CARTO Core Team and 5x
CARTO is open source and is built on core open source components but historically most of the code we have written has been in the "CARTO" parts and we have used the core components "as is" from the open source community.
While this has worked well in the past we want to increase the velocity at which we improve our core infrastructure and that means getting intimate with the core projects: PostGIS Mapnik PostgreSQL Leaflet MapBox GL and others.
Our new core technology team is charged with being the in-house experts on the key components and the first problem they have tackled is squeezing more performance out of the core technology for our key use cases. We called the project "5x" as an aspirational goal -- can we get multiples of performance improvement from our stack? We knew "5x" was going to be a challenge but by trying to get some percentage improvement from each step along the way we hoped to at least get a respectable improvement in global performance.
Our Time Budget
A typical CARTO visualization might consist of a map and a couple widget elements.
The map will be composed of perhaps 12 (visible) tiles which the browser will download in parallel 3 or 4 at a time. In order to get a completed visualization delivered in under 2 seconds that implies the tiles need to be delivered in under 0.5s and the widgets in no more than 1s.
Ideally everything should be faster so that more load can be stacked onto the servers without affecting overall performance.
The time budget for a tile can be broken down even further:
- database retrieval time
- data transit to map renderer
- map render time
- map image compression and
- image transit to browser.
The time budget for a widget is basically all on the database:
- database query execution and
- data transit to JavaScript widget.
The project goal was to add incremental improvements to as many slices as possible which would hopefully together add up to a meaningful difference.
Measure Twice Cut Once
In order to continuously improve the core components we needed to monitor how changes affected the overall system against both a long-term baseline (for project-level measurements) and short-term baselines (for patch-level measurements).
To get those measurements we:
- Enhanced the metrics support in Mapnik so we could measure the amount of time spent in retrieving data rendering data and compressing output.
- Built an internal performance harness so we can measure the cost of various workloads end-to-end.
- Carried out micro-benchmarks of particular workloads at the component level. For PostGIS that meant running particular SQL against sample data. For Mapnik that meant running particular kinds of data (large collections of points or lines or polygons) through the renderer with various stylings.
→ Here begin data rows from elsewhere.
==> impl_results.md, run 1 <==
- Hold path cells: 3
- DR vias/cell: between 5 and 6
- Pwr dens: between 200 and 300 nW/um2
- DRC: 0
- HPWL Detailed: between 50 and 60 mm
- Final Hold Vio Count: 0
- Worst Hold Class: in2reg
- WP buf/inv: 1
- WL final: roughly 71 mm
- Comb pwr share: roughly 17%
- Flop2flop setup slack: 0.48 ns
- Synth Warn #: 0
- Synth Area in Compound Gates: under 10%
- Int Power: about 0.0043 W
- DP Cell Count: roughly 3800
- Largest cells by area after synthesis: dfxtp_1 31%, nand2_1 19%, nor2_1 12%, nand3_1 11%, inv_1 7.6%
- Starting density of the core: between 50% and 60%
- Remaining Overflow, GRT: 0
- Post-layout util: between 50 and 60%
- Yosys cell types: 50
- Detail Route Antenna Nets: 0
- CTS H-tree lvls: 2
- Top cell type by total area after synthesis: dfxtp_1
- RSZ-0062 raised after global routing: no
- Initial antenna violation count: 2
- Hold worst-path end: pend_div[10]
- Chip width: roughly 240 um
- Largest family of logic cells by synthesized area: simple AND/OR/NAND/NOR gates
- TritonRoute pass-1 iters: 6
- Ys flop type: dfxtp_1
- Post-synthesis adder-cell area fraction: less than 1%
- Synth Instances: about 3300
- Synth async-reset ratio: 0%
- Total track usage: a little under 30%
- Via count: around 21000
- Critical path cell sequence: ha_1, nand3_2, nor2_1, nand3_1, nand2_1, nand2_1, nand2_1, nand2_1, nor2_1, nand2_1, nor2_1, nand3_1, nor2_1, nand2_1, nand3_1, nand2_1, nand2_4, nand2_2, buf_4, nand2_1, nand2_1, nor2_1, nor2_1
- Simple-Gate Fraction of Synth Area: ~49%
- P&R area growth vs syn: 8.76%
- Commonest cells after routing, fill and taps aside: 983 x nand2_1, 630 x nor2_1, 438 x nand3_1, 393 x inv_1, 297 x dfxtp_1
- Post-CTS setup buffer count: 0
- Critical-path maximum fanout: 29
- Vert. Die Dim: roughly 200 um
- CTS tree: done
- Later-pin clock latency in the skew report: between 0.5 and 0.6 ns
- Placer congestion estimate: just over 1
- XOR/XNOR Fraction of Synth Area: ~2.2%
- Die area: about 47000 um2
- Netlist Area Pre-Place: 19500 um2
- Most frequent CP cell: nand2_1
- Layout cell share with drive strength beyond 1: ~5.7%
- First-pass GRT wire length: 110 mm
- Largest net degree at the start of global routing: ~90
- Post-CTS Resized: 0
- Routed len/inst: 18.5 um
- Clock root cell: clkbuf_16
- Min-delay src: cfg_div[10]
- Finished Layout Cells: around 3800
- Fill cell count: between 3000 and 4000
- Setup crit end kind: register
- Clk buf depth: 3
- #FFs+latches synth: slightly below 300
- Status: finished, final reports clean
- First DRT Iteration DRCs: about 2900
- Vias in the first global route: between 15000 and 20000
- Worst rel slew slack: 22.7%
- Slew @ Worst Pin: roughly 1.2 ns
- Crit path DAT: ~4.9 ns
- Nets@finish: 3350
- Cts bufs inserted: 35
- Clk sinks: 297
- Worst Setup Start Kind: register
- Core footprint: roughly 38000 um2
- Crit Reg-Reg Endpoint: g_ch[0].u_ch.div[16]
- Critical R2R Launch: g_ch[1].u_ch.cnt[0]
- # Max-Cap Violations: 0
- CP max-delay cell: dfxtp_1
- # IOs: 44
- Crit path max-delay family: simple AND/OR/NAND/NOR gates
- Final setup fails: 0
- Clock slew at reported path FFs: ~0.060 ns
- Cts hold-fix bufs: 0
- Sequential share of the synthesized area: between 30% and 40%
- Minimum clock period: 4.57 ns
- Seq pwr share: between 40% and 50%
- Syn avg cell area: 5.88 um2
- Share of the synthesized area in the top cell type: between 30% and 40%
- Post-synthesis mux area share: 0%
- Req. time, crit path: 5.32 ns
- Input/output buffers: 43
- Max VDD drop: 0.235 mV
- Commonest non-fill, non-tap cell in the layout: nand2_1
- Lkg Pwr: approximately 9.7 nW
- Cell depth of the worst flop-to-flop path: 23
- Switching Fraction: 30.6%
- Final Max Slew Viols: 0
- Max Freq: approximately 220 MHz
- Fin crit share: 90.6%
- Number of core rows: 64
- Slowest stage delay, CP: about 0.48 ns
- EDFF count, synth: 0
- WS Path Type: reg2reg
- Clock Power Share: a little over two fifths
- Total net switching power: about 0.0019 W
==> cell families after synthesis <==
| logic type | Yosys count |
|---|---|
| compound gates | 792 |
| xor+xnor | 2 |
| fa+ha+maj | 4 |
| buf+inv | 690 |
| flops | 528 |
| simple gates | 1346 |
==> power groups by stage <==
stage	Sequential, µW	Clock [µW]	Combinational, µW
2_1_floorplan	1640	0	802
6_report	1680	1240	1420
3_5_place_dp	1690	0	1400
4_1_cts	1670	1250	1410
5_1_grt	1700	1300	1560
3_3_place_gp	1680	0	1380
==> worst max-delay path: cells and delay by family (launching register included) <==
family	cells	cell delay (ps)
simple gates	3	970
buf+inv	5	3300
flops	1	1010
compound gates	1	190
Using the measurements as a guide we then attacked the performance problem.
Low Hanging Fruit
Profiling and running performance tests and doing a little bit of research showed up three major opportunities for performance improvements:
- PostgreSQL parallelism was the biggest potential win. With version 10 coming out shortly we had an opportunity get "free" improvements "just" by ensuring all the code in CARTO was parallel safe and marked as such. Reviewing all the code for parallel safety also surfaced a number of other potential efficiency improvements.
- Mapnik turned out to have a couple areas where performance could be improved through caching features rather than re-querying and in improving the algorithms used for rendering large collections of points.
- PostGIS had some small bottlenecks in the critical path for CARTO rendering including some inefficient memory handling in TWKB that impacted point encoding performance.
Most importantly during our work on core code improvements we brought all the core software into the CARTO build and deployment chain so these and future improvements can be quickly deployed to production without manual intervention.
We want to bring our improvements back to the community versions and at the same time have early access to them in the CARTO infrastructure so we follow a policy of contributing improvements to the community development versions while back-patching them into our own local branches (PostGIS Mapnik PostgreSQL).
And In the End
Did we get to "5x"? No in our end-to-end benchmarks we notched a range of different improvements ranging from a new percent to a few times depending on the use cases. We also found our integration benchmarks were sensitive to pressure from other load on our testing servers so relied mostly on micro-benchmarks of different components to confirm local performance improvements.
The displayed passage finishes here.